As usual, however, the speech does not reflect the reality that I have seen.

Every time our government enters into a new trade agreement, we are promised that it will create jobs. And it usually does. But, unfortunately, each trade agreement costs us more jobs than it gains us.

It looks like we are starting that cycle again.

We need to understand that our competitors, countries like China and India and Germany (where I have lived) invest in the education of their children to a far greater extent than we do.

The personal financial risk that young people in Germany, for example, have to take to become doctors or engineers or teachers, is far, far less than the risk our children have to take. The reduced risks enables German students to concentrate more on their studies and on growing up than our children can while they are going to school. Also, the reduced risk means that a family's financial situation is less likely to determine whether a young person gets a degree than it is here. That difference means that a higher percentage of young people who finish their degrees in a country like Germany actually have the skills and capacity to excel and "compete" internationally in their fields. We produce geniuses and lots of well trained and creative people. But we could do so, so much better if we invested more in freeing our young people from the fear and burden of college and post-graduate debt.

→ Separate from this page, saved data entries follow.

**config.mk**
```make
export PLATFORM = sky130hd
export DESIGN_NAME = mem_port_arbiter
export DESIGN_NICKNAME = d
export VERILOG_FILES = /design/src/rtl/mem_port_arbiter.sv
export SDC_FILE = /design/constraint.sdc
export NUM_CORES = 1
export LEC_CHECK = 0
export ABC_AREA = 0
export CAP_MARGIN = 20
export CORE_MARGIN = 4
export CORE_UTILIZATION = 44
export DETAILED_ROUTE_END_ITERATION = 8
export PLACE_DENSITY = 0.86
export RECOVER_POWER = 25
export SYNTH_ARGS = -nofsm -noshare
export SYNTH_HDL_FRONTEND = slang
export SYNTH_SLANG_ARGS = --single-unit
```
**constraint.sdc**
```tcl
create_clock -name clk -period 3.45 [get_ports clk]
set_input_delay 0.5175 -clock clk [delete_from_list [all_inputs] [get_ports clk]]
set_output_delay 0.5175 -clock clk [all_outputs]
set_load 0.03 [all_outputs]
```
### config.mk
export PLATFORM = sky130hd
export DESIGN_NAME = ifu_snap_fifo
export DESIGN_NICKNAME = d
export VERILOG_FILES = /design/src/rtl/ifu_snap_fifo.sv
export SDC_FILE = /design/constraint.sdc
export NUM_CORES = 1
export LEC_CHECK = 0
export CAP_MARGIN = 5
export CORE_MARGIN = 2
export CORE_UTILIZATION = 30
export DETAILED_ROUTE_END_ITERATION = 10
export SLEW_MARGIN = 25
export SYNTH_ARGS = -nofsm -noshare
export SYNTH_HDL_FRONTEND = slang
export SYNTH_SLANG_ARGS = --single-unit
### constraint.sdc
create_clock -name clk -period 5.9 [get_ports clk]
set_clock_uncertainty 0.2 [all_clocks]
set_input_delay 0.885 -clock clk [delete_from_list [all_inputs] [get_ports clk]]
set_output_delay 0.885 -clock clk [all_outputs]
set_load 0.1 [all_outputs]
### src/rtl/ifu_snap_fifo.sv
// ifu_snap_fifo: small synchronous FIFO holding IFU state snapshots.
// Registered head output (no flow-through from snap_data), sticky overflow
// flag, synchronous flush and an asynchronous active-low reset of the
// control state only. Payload storage is never cleared.
// Optional build macro: E203_IFU_SNAP_PARITY_EN adds one even-parity bit per
// entry, with snap_perr_inj as an error-injection hook. The port list is the
// same in both builds.
module ifu_snap_fifo #(
    parameter  int DW = 104,
    parameter  int DP = 4,
    localparam int AW = (DP > 1) ? $clog2(DP) : 1,
    localparam int CW = $clog2(DP) + 1
) (
    input  logic          clk,
    input  logic          rst_n,
    input  logic          snap_valid,
    output logic          snap_ready,
    input  logic [DW-1:0] snap_data,
    input  logic          snap_perr_inj,
    output logic          out_valid,
    input  logic          out_ready,
    output logic [DW-1:0] out_data,
    output logic          out_perr,
    input  logic          flush,
    output logic [CW-1:0] count,
    output logic          ovf_err
);

    localparam logic [CW-1:0] FULL_CNT = CW'(DP);

    logic [AW-1:0] wr_ptr_q, wr_ptr_d;
    logic [AW-1:0] rd_ptr_q, rd_ptr_d;
    logic [CW-1:0] cnt_q, cnt_d;
    logic          ovf_q, ovf_d;
    logic [DW-1:0] mem_q [DP];

    logic push;
    logic pop;
    logic wr_en;

    // Handshakes come straight off the occupancy register; a full FIFO never
    // accepts even if the head is being popped in the same cycle.
    assign snap_ready = (cnt_q != FULL_CNT);
    assign out_valid  = (cnt_q != '0);
    assign push       = snap_valid & snap_ready;
    assign pop        = out_valid & out_ready;
    // Flush wins over a same-cycle push, so the entry is not written either.
    assign wr_en      = push & ~flush;

    assign count    = cnt_q;
    assign ovf_err  = ovf_q;
    assign out_data = mem_q[rd_ptr_q];

    // Next-state for pointers, occupancy and the sticky overflow flag.
    always_comb begin
        wr_ptr_d = wr_ptr_q;
        rd_ptr_d = rd_ptr_q;
        cnt_d    = cnt_q;
        ovf_d    = ovf_q;
        if (flush) begin
            wr_ptr_d = '0;
            rd_ptr_d = '0;
            cnt_d    = '0;
            ovf_d    = 1'b0;
        end else begin
            // DP is a power of two, so the pointers wrap naturally.
            if (push) wr_ptr_d = wr_ptr_q + AW'(1);
            if (pop)  rd_ptr_d = rd_ptr_q + AW'(1);
            unique case ({push, pop})
                2'b10:   cnt_d = cnt_q + CW'(1);
                2'b01:   cnt_d = cnt_q - CW'(1);
                default: cnt_d = cnt_q;
            endcase
            if (snap_valid && !snap_ready) ovf_d = 1'b1;
        end
    end

    // Control state register with asynchronous clear.
    always_ff @(posedge clk or negedge rst_n) begin
        if (!rst_n) begin
            wr_ptr_q <= '0;
            rd_ptr_q <= '0;
            cnt_q    <= '0;
            ovf_q    <= 1'b0;
        end else begin
            wr_ptr_q <= wr_ptr_d;
            rd_ptr_q <= rd_ptr_d;
            cnt_q    <= cnt_d;
            ovf_q    <= ovf_d;
        end
    end

    // Payload storage: written on accepted push only, never reset.
    always_ff @(posedge clk) begin
        if (wr_en) mem_q[wr_ptr_q] <= snap_data;
    end

`ifdef E203_IFU_SNAP_PARITY_EN
    logic [DP-1:0] par_q;

    // Even parity over the payload; the inject hook flips the stored bit.
    always_ff @(posedge clk) begin
        if (wr_en) par_q[wr_ptr_q] <= (^snap_data) ^ snap_perr_inj;
    end

    assign out_perr = out_valid & (par_q[rd_ptr_q] != (^out_data));
`else
    logic unused_perr_inj;

    assign unused_perr_inj = snap_perr_inj;
    assign out_perr        = 1'b0;
`endif

endmodule
File: src/rtl/mul_div_sequencer.sv
// Single-issue MUL/DIV/MOD controller between execute and the shared multiplier/divider units.
// Optional build macro: MUL_DIV_SEQ_DIV_ZERO_BYPASS_EN (zero-denominator divides answered without dispatch).
module mul_div_sequencer #(
  parameter int DATA_WIDTH = 32,
  parameter int TAG_WIDTH  = 4
) (
  input  logic                  clk,
  input  logic                  rst,
  input  logic                  in_enable,
  input  logic [2:0]            in_op,
  input  logic [DATA_WIDTH-1:0] in_a,
  input  logic [DATA_WIDTH-1:0] in_b,
  input  logic [TAG_WIDTH-1:0]  in_tag,
  output logic                  out_ready,
  output logic                  out_valid,
  output logic [DATA_WIDTH-1:0] out_result,
  output logic [TAG_WIDTH-1:0]  out_tag,
  output logic                  out_illegal,
  output logic                  mul_enable,
  output logic [DATA_WIDTH-1:0] mul_x,
  output logic [DATA_WIDTH-1:0] mul_y,
  input  logic                  mul_can_accept_cmd,
  input  logic                  mul_data_ready,
  input  logic [DATA_WIDTH-1:0] mul_prod,
  output logic                  div_enable,
  output logic                  div_unsgn_or_sgn,
  output logic [DATA_WIDTH-1:0] div_num,
  output logic [DATA_WIDTH-1:0] div_denom,
  input  logic                  div_can_accept_cmd,
  input  logic                  div_data_ready,
  input  logic [DATA_WIDTH-1:0] div_quot,
  input  logic [DATA_WIDTH-1:0] div_rem
);

  typedef enum logic [1:0] {
    IDLE,
    ISSUE,
    WAIT_DONE,
    RESULT
  } state_t;

  localparam logic [2:0] OP_MUL  = 3'd0;
  localparam logic [2:0] OP_SDIV = 3'd2;
  localparam logic [2:0] OP_UMOD = 3'd3;
  localparam logic [2:0] OP_SMOD = 3'd4;

  state_t                state_q, state_d;
  logic [2:0]            op_q, op_d;
  logic [DATA_WIDTH-1:0] opA_q, opA_d;
  logic [DATA_WIDTH-1:0] opB_q, opB_d;
  logic [TAG_WIDTH-1:0]  tag_q, tag_d;
  logic [DATA_WIDTH-1:0] result_q, result_d;
  logic [TAG_WIDTH-1:0]  resTag_q, resTag_d;
  logic                  illegal_q, illegal_d;
  logic                  valid_q, valid_d;

  logic                  opLegal;
  logic                  opIsMul;
  logic                  opIsSigned;
  logic                  opIsMod;
  logic                  zeroBypass;
  logic                  targetCanAccept;
  logic                  targetReady;
  logic                  issueFire;
  logic [DATA_WIDTH-1:0] unitResult;

  assign opLegal    = (op_q <= OP_SMOD);
  assign opIsMul    = (op_q == OP_MUL);
  assign opIsSigned = (op_q == OP_SDIV) || (op_q == OP_SMOD);
  assign opIsMod    = (op_q == OP_UMOD) || (op_q == OP_SMOD);

`ifdef MUL_DIV_SEQ_DIV_ZERO_BYPASS_EN
  assign zeroBypass = opLegal && !opIsMul && (opB_q == '0);
`else
  assign zeroBypass = 1'b0;
`endif

  assign targetCanAccept = opIsMul ? mul_can_accept_cmd : div_can_accept_cmd;
  assign targetReady     = opIsMul ? mul_data_ready     : div_data_ready;
  assign unitResult      = opIsMul ? mul_prod : (opIsMod ? div_rem : div_quot);

  // A unit is only strobed while it reports it can take a command, so a busy unit stalls ISSUE.
  assign issueFire  = (state_q == ISSUE) && opLegal && !zeroBypass && targetCanAccept;
  assign mul_enable = issueFire && opIsMul;
  assign div_enable = issueFire && !opIsMul;

  assign div_unsgn_or_sgn = opIsSigned;
  assign mul_x            = opA_q;
  assign mul_y            = opB_q;
  assign div_num          = opA_q;
  assign div_denom        = opB_q;

  assign out_ready   = (state_q == IDLE);
  assign out_valid   = valid_q;
  assign out_result  = result_q;
  assign out_tag     = resTag_q;
  assign out_illegal = illegal_q;

  always_comb begin
    state_d   = state_q;
    op_d      = op_q;
    opA_d     = opA_q;
    opB_d     = opB_q;
    tag_d     = tag_q;
    result_d  = result_q;
    resTag_d  = resTag_q;
    illegal_d = illegal_q;
    valid_d   = 1'b0;
    case (state_q)
      IDLE: begin
        if (in_enable) begin
          op_d    = in_op;
          opA_d   = in_a;
          opB_d   = in_b;
          tag_d   = in_tag;
          state_d = ISSUE;
        end
      end
      ISSUE: begin
        if (!opLegal) begin
          result_d  = '0;
          resTag_d  = tag_q;
          illegal_d = 1'b1;
          valid_d   = 1'b1;
          state_d   = RESULT;
        end else if (zeroBypass) begin
          result_d  = opIsMod ? opA_q : '1;
          resTag_d  = tag_q;
          illegal_d = 1'b0;
          valid_d   = 1'b1;
          state_d   = RESULT;
        end else if (targetCanAccept) begin
          state_d = WAIT_DONE;
        end
      end
      // The unit drops can_accept_cmd after the strobe, so a stale data_ready is never taken here.
      WAIT_DONE: begin
        if (targetCanAccept && targetReady) begin
          result_d  = unitResult;
          resTag_d  = tag_q;
          illegal_d = 1'b0;
          valid_d   = 1'b1;
          state_d   = RESULT;
        end
      end
      RESULT: begin
        state_d = IDLE;
      end
      default: begin
        state_d = IDLE;
      end
    endcase
  end

  always_ff @(posedge clk) begin
    if (rst) begin
      state_q   <= IDLE;
      op_q      <= '0;
      opA_q     <= '0;
      opB_q     <= '0;
      tag_q     <= '0;
      result_q  <= '0;
      resTag_q  <= '0;
      illegal_q <= 1'b0;
      valid_q   <= 1'b0;
    end else begin
      state_q   <= state_d;
      op_q      <= op_d;
      opA_q     <= opA_d;
      opB_q     <= opB_d;
      tag_q     <= tag_d;
      result_q  <= result_d;
      resTag_q  <= resTag_d;
      illegal_q <= illegal_d;
      valid_q   <= valid_d;
    end
  end

endmodule

File: config.mk
export PLATFORM = sky130hd
export DESIGN_NAME = mul_div_sequencer
export DESIGN_NICKNAME = d
export VERILOG_FILES = /design/src/rtl/mul_div_sequencer.sv
export SDC_FILE = /design/constraint.sdc
export NUM_CORES = 1
export LEC_CHECK = 0
export CAP_MARGIN = 15
export CORE_MARGIN = 5
export CORE_UTILIZATION = 34
export CTS_CLUSTER_DIAMETER = 100
export DETAILED_ROUTE_END_ITERATION = 7
export MAX_ROUTING_LAYER = met4
export PLACE_DENSITY = 0.85
export SLEW_MARGIN = 20
export SYNTH_ARGS = -nofsm -noshare
export SYNTH_HDL_FRONTEND = slang
export SYNTH_SLANG_ARGS = --single-unit
export TNS_END_PERCENT = 10
File: constraint.sdc
create_clock -name clk -period 2 [get_ports clk]
set_input_delay 0.2 -clock clk [delete_from_list [all_inputs] [get_ports clk]]
set_output_delay 0.2 -clock clk [all_outputs]
set_load 0.05 [all_outputs]
# Word-level counts from Yosys, hierarchy flattened
# Index checks and enable logic that the tools add are counted.
# word_totals
ff_bits	111
inputBits	174
output_inout_bits	170
# op_classes
order_cmp	1
n_eq_ne	10
mux	21
n_reduce_logical	14
# ops
cell	n
$mux 32	4
$pmux 32 s2	1
$mux 2	4
$mux 4	2
$pmux 2 s4	1
$pmux 4 s2	1
$eq 3x2->1 const B	2
$mux 1	6
$ne 2x2->1 const B	3
$reduce_and 3->1	2
$logic_and 1x1->1	5
$eq 2x2->1 const B	2
$pmux 1 s2	2
$eq 3x3->1 const B	1
$le 3x3->1 const B	1
$logic_not 3->1	1
$ne 3x3->1 const B	1
$eq 2x1->1 const B	1
$logic_not 2->1	1
$logic_or 1x1->1	2
$reduce_and 2->1	1
$reduce_bool 2->1	1
$logic_not 1->1	1

# Depth between registers and ports, before layout
# Gate-level depths: netlist (run 1).
# depth
ltp_word	6
ltp_mapped	10
depth_no_buf	7

# Worst setup path before layout (run 1)
# No wires, ideal clock.
# synth_path
path_kind	reg2reg
startpoint	reg op_q[2]
endpoint	reg result_q[10] (netlist: out_result[10])
setup_time_ps	117
arrival_ps	1932
required_ps	1883
slack_ps	-49
path_stages_with_launch	10
synth_period_minus_slack_ps	2049
path_cell_list	dfxtp_1 > buf_4 > nor3_4 > mux2_4 > a22o_1 > buf_6 > and2_4 > buf_6 > buf_6 > a22o_1
# synth_via
elab_chain_cells	6
elab_cells_between_ends	15
cone_classes	order compare: 1; eq/ne: 4; mux: 6; reduce/logical: 4
# synth_rtl
item	line	rtl
start: declaration	48	logic [2:0] op_q, op_d;
start signal: assignment	168	op_q <= op_d;
$eq 3x2->1 or $eq 3x3->1 (tied branches)	70	assign opIsMod = (op_q == OP_UMOD) || (op_q == OP_SMOD);
$logic_or 1x1->1	70	
$mux 32 (2 in a row)	80	assign unitResult = opIsMul ? mul_prod : (opIsMod ? div_rem : div_quot);
$mux 32	138	if (targetCanAccept && targetReady) begin
$pmux 32 s2	109	case (state_q)
end signal: assignment	172	result_q <= result_d;
end: declaration	52	logic [DATA_WIDTH-1:0] result_q, result_d;
# Parallel ways exist; a longest one is shown, timed or not. The select of a mux whose other input is x is not followed.
# A chain may end at the register's enable or synchronous reset.

# Worst setup path after layout (run 1)
# layout_path
startpoint	reg op_q[0]
endpoint	reg result_q[0] (netlist: out_result[0])
# Same word-level chain as after synthesis.

==> impl_metrics.toml, run 1 <==
[status]
status = "complete, no violations"

[logic_synthesis]
yosys.area_share.simple_pct = 16.8
synth_top_family_by_area = "compound AO/OA/AOI/OAI gates"
synthMuxAreaShare_pct = 1.51
synth-seq-cells = 111
synth_fp_nets = 914
synth_xor_area_share_pct = 0.312
synthDistinctLibCells = 35
synth_compound_area_share_pct = 26.8
synth-adder-area-share_pct = 1.09
yosys_warnings = 0
ys_seq_area_share_pct = 39.5
synth_area_per_cell_um2 = 7.64
syn_inst = 736
syn-cell-area_mm2 = 0.00562

[clock_network]
ctsHoldBuffers = 0
cts_max_level = 3
cts-root-buf = "clkbuf_16"
cts_tree = "built"
cts_buffer_depth = 2
clk_pin_slew_ns = 0.08
cts_sinks = 111
numCtsBuffers = 9
clkLatencyLatePin_ns = 0.36

[finish]
nNetsFinal = 1172
instances_no_fill = 1220
layout-drive-gt1-share_pct = 6.51
syn2layout_area_growth_pct = 63.6
fill_cells = 1496

[sta]
fin_crit_sh_pct = 94.4
maxSlewViolCount = 0
hold_viol_final = 0
worst_pin_slew_ns = 0.831
fmax_ghz = 0.530
period_minus_slack_ns = 1.89
setup_slack_ns = 0.113
slew_headroom_pct = 44.6
clock_skew_ns = 0.00974
rsz0062_at_grt = "false"
setup_viol = 0

[min_path]
hold_class = "in -> reg"

[grt]
grt_pass1_vias = 5985
antenna_found_initial = 1
grt_pass1_wl_um = 32400
grt_usage_pct = 21.2
overflow = 0
grt_max_degree = 79

[die]
io_pins = 344
start_util_pct = 34.3
die-area_mm2 = 0.0192
core-area_mm2 = 0.0164
die_w_um = 139
row_count = 47
die_h_um = 139

[flow_run]
drv_cap = 0

[worst_setup_path]
critical_path.max_fanout = 21
arrival_ns = 2.13
worstPathRequired_ns = 2.25
endpoint_kind = "flop"
path_class = "reg -> reg"
cp-start-kind = "flop"

[drt]
via_count = 6082
viasPerCell = 4.99
drc_errors = 0
first_iter_violations = 270
wirelength_um = 20900
ant_nets = 0
routedWlPerCell_um = 17.1
dr.pass1.iters = 5

[placement]
dpl.hpwl_um = 15400
io_buffers = 343
place_congestion = 0.860
placedCellCount = 1199
place_ws_ns = -0.156

[power]
finalPower_w = 0.0104
power_density_mw_per_mm2 = 1130
vdd_drop_max_uv = 746
p_leak_nw = 3.44
[cell families (layout without fill, tap and decap cells)]
logic type	count (synthesis)	after routing
xor gates and xnor gates	2	2
and+or+nand+nor	238	240
buffers and inverters	131	392
AOI/OAI and AO/OA	241	241
muxes	8	8
DFF	111	111
adders and majority gates	5	5
other	0	1
[through the flow]
stage | TNS (ns) | area, um^2 | hold slack, ns | utilization (%)
after floorplan | -0.941 | 5630 | 0.336 | -
after global placement | -10.75 | 8790 | 0.441 | 53.6
after detailed placement | -2.80 | 8810 | 0.449 | 53.7
after CTS | 0 | 9150 | 0.222 | 55.8
after global routing | 0 | 9200 | 0.343 | 56.0
final | 0 | 9200 | 0.314 | 56.0
[critical path: stages, from the launching register on]
cell and delay (ns):
dfxtp_2 0.32, buf_6 0.17, nor3_4 0.21, mux2_4 0.33, a22o_2 0.28, and2_4 0.22, a22o_1 0.25
[synth_stat cells]
cell type | instances | area (um^2)
nor3_4 | 1 | 16.3
xnor2_1 | 2 | 17.5
buf_1 | 9 | 33.8
nor2b_1 | 1 | 6.26
inv_1 | 5 | 18.8
buf_4 | 67 | 503
a21oi_1 | 137 | 686
a31oi_1 | 1 | 6.26
clkbuf_1 | 41 | 154
and2_1 | 1 | 6.26
nor2_1 | 74 | 278
mux2i_1 | 7 | 70.1
mux2_4 | 1 | 15.0
and3_1 | 1 | 6.26
ha_1 | 4 | 50.1
o21a_2 | 1 | 8.76
o21a_1 | 2 | 15.0
buf_6 | 5 | 56.3
o22a_1 | 32 | 280
and2_4 | 1 | 8.76
nor3_1 | 4 | 20.0
nor4bb_1 | 1 | 10.0
a22o_1 | 33 | 289
nor3_2 | 1 | 10.0
o211ai_1 | 1 | 7.51
buf_2 | 4 | 20.0
nand2_1 | 150 | 563
dfxtp_1 | 111 | 2220
nor4_1 | 1 | 6.26
o22ai_1 | 32 | 200
o21ai_0 | 1 | 5.00
a32oi_1 | 1 | 8.76
or2_1 | 1 | 6.26
nand2_2 | 1 | 6.26
maj3_2 | 1 | 11.3
[power by group]
group	internal, W	total (W)	switching (W)	leakage [nW]
sequential	0.00254	0.00280	0.000258	0.906
combinational	0.00206	0.00569	0.00363	2.38
clock	0.00102	0.00193	0.000909	0.159
total	0.00562	0.0104	0.00480	3.44
[layer usage]
layer  global-route usage (%)  share of wire, %  wire, um  vias to the layer above
met1                     24.4                40      8280                     2789
met3                     6.24               8.7      1810                       21
met4                     5.77               1.4       293                        0
met5                        -                 0         0                        -
met2                     36.2                50     10500                      281
li1                         -                 -         -                     2991
[worst paths after layout]
check                              start            end  slack (ns)  cells after the start
worst min-delay path                 rst      out_valid        0.31                      4
worst max-delay path             op_q[0]  out_result[0]        0.11                      6
worst min register to register  tag_q[1]       tag_q[1]        0.46                      2
worst max register to register   op_q[0]  out_result[0]        0.11                      6
[layout by cell type, fill, tap and decap left out, types with 2 or more instances in the layout]
cell             netlist  final
clkdlybuf4s50_1        0    338
nand2_1              150    149
a21oi_1              137    137
dfxtp_1              111    109
nor2_1                74     74
o22a_1                32     32
o22ai_1               32     32
a22o_1                33     32
buf_4                 67     27
clkbuf_16              0      9
mux2i_1                7      7
inv_1                  5      5
ha_1                   4      4
and2_4                 1      3
nor3_1                 4      3
clkinv_8               0      3
buf_12                 0      3
nor3_4                 1      2
nand2_2                1      2
o21a_1                 2      2
inv_6                  0      2
dfxtp_2                0      2
[state kept, by name, summed over array words and instances (netlist names)]
name / flops
div_num: 32
out_valid: 1
div_denom: 32
out_tag: 4
op_q: 3
out_illegal: 1
state_q: 2
out_result: 32
tag_q: 4
[what timing repair did]
action,4_1_cts,5_1_grt
setup buffers,2,0
pin swaps,1,2
cloned,0,2
endpoints found under the setup margin,15,31
hold endpoints to repair,0,0
resized for setup,0,6
[cell type report]
cell class | instances | area [um^2] | share of cell area [%]
inverter | 5 | 18.8 | 0.204
clock buffer | 9 | 225 | 2.45
antenna | 1 | 2.50 | 0.0272
sequential | 111 | 2220 | 24.2
clock inverter | 7 | 105 | 1.14
multi-input combinational | 496 | 2670 | 29.0
timing repair buffer | 371 | 3680 | 40.0
tap | 220 | 275 | 2.99
Power figures use the tool's default switching activity.
==> run 2: changes to the inputs <==
GPL_TIMING_DRIVEN = 0   (was unset)
==> run 2 against run 1 <==
  * The run now ends with negative setup slack left
  * Wire length rose by 12%
  * Die area did not move
  * Power rose by 3.3%
  * Non-clock buffer count rose by 102
  * Fmax fell by 6.5%
  * Count of clock-buffer cells in the layout did not move
  * Via count rose by 10%
  * Sequential share of layout area fell by 1.4 points
  * First-iteration DRC count rose by 7.8%
  * Global-route usage rose by 2.5 points
==> impl_metrics.toml, run 2 (synthesized netlist as in run 1, its figures left out) <==
[die]
row_count = 47
start_util_pct = 34.3
io_pins = 344
die_w_um = 139
die-area_mm2 = 0.0192
core-area_mm2 = 0.0164
die_h_um = 139

[power]
p_leak_nw = 3.80
comb_power_share_pct = 56.9
p_switching_w = 0.00500
vdd_drop_max_uv = 659
seq_power_share_pct = 26.2
p_int_w = 0.00576
switching_share_pct = 46.5
power_density_mw_per_mm2 = 1100
p_clk_share_pct = 17.0

[sta]
fin_crit_sh_pct = 101
hold_viol_final = 0
slew_headroom_pct = 61.4
setup_viol = 1
rsz0062_at_grt = "true"
fmax_ghz = 0.495
clock_skew_ns = 0.0109
period_minus_slack_ns = 2.02
setup_slack_ns = -0.0186
maxSlewViolCount = 0
fin_hold_ws_ns = 0.359
worst_pin_slew_ns = 0.579

[drt]
wirelength_um = 23400
dr.pass1.iters = 5
drc_errors = 0
routedWlPerCell_um = 17.7
first_iter_violations = 291
via_count = 6710
viasPerCell = 5.08
ant_nets = 0

[grt]
grt_max_degree = 22
overflow = 0
grt_usage_pct = 23.8
grt_pass1_vias = 6691
grt_pass1_wl_um = 36000
antenna_found_initial = 1

[clock_network]
cts_max_level = 3
cts_sinks = 111
cts_tree = "built"
clk_pin_slew_ns = 0.08
clkLatencyLatePin_ns = 0.35
cts-root-buf = "clkbuf_16"
numCtsBuffers = 9
cts_buffer_depth = 2

[finish]
postLayoutCoreUtil_pct = 59.5
instances_no_fill = 1320
final_cell_mix = "clkdlybuf4s50_1, nand2_1, a21oi_1"
fill_cells = 1412
regArea_mm2 = 0.00223
mostFrequentLayoutCell = "clkdlybuf4s50_1"
multi_input_area_mm2 = 0.00265
nNetsFinal = 1272
syn2layout_area_growth_pct = 73.7
layout-drive-gt1-share_pct = 11.2

[worst_setup_path]
cp_num_buf_inv = 2
path_class = "reg -> reg"
arrival_ns = 2.31
critical_path.max_fanout = 10
slowest_stage = "xnor2_1"
cp-start-kind = "flop"
crit_chain = "buf_4 > xnor2_1 > clkbuf_1 > o22ai_1 > a21oi_1 > a22o_1"
worstPathRequired_ns = 2.29
cpPeakStageDelay_ns = 0.47
crit_family = "buffers and inverters"
endpoint_kind = "flop"

[placement]
place_congestion = 0.924
dpl.hpwl_um = 18200
io_buffers = 342
placedCellCount = 1298

[status]
violations = "negative setup slack"
status = "complete, but fails checks"

[min_path]
hold_class = "in -> reg"

[flow_run]
drv_cap = 0
[run 2: power by group through the flow]
stage	clock (W)	sequential, W	combinational [W]
finish	0.00182	0.00282	0.00612
global route	0.00195	0.00287	0.00649
CTS	0.00187	0.00282	0.00606
detailed placement	0	0.00286	0.00600
global placement	0	0.00285	0.00594
floorplan	0	0.00381	0.00302
[run 2: routing by layer]
layer	vias up	part of all wire, %	GRT usage, %
met5	-	0	-
met2	338	49	41.2
met3	44	8.3	5.59
li1	3183	-	-
met1	3145	39	26.7
met4	0	3.4	8.89
[run 2: area by class of cell]
class                      count  area share (%)
timing repair buffer         349            35.7
multi-input combinational    494            27.2
sequential                   111            22.8
buffer                       124            8.19
tap                          220            2.82
clock buffer                   9            2.31
clock inverter                 7           0.769
inverter                       5           0.192
antenna                        1          0.0256
[run 2: timing repair]
item,CTS,global route
gates cloned,0,2
setup endpoints to repair,40,95
buffers inserted,3,2
pin swaps,8,4
hold buffers,0,0
gates resized for setup,31,25
[run 2: path summary, 6_finish.rpt]
path / from / end / slack [ns] / cells after the start
worst min-delay path: rst / state_q[0] / 0.36 / 2
worst max register to register: op_q[1] / out_result[21] / -0.02 / 6
worst min register to register: tag_q[2] / tag_q[2] / 0.47 / 2
worst max-delay path: op_q[1] / out_result[21] / -0.02 / 6
[run 2: metrics by stage]
| stage | instance area [um^2] | setup TNS (ns) | power [W] | setup WS, ns |
|---|---|---|---|---|
| 2_1_floorplan | 5630 | -0.941 | 0.00682 | -0.0325 |
| 3_3_place_gp | 9320 | -5.30 | 0.00879 | -0.541 |
| 3_5_place_dp | 9320 | -5.85 | 0.00886 | -0.556 |
| 4_1_cts | 9690 | -0.242 | 0.0108 | -0.0217 |
| 5_1_grt | 9760 | -0.898 | 0.0113 | -0.0901 |
| 6_report | 9760 | -0.0186 | 0.0108 | -0.0186 |
==> run 3: changes to the inputs <==
SLEW_MARGIN = 15   (was 20)
==> results of run 3 <==
Same layout as run 2: the final DEF is identical, and so are final timing and power.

Also, education should be a reward, not a requirement. Everyone should be educated, but not everyone needs to have the same level of education. Learning to make and do things is just as important as learning in an intellectual sense. And many people develop their, let's say, algebra skills working with real things. We should teach our children how to make and do things. We used to do that very well.

Then, older Americans need to go back to school and develop new skills without cost. Because of the speed at which technology is developing, people need to be able to refresh their skill sets, learn new technology and new ways to work together until they actually retire. That would be the easiest way to raise the retirement age. But, an older American cannot afford to borrow money and go back to school and learn, say, physical therapy or laboratory technician or even complex computer work even if the older person could easily master those fields and may have experience already and mostly lack only the degree.

So, Obama's promises sound great, but they are hot air unless there is a real plan there. We have known about this problem for many years, yet I do not hear any definite proposal from Obama except to flatter some fat cats with an appointment to a commission. And the outcome of the commission's work is predictable. Once again, we will be told that Americans need to buckle up and do better.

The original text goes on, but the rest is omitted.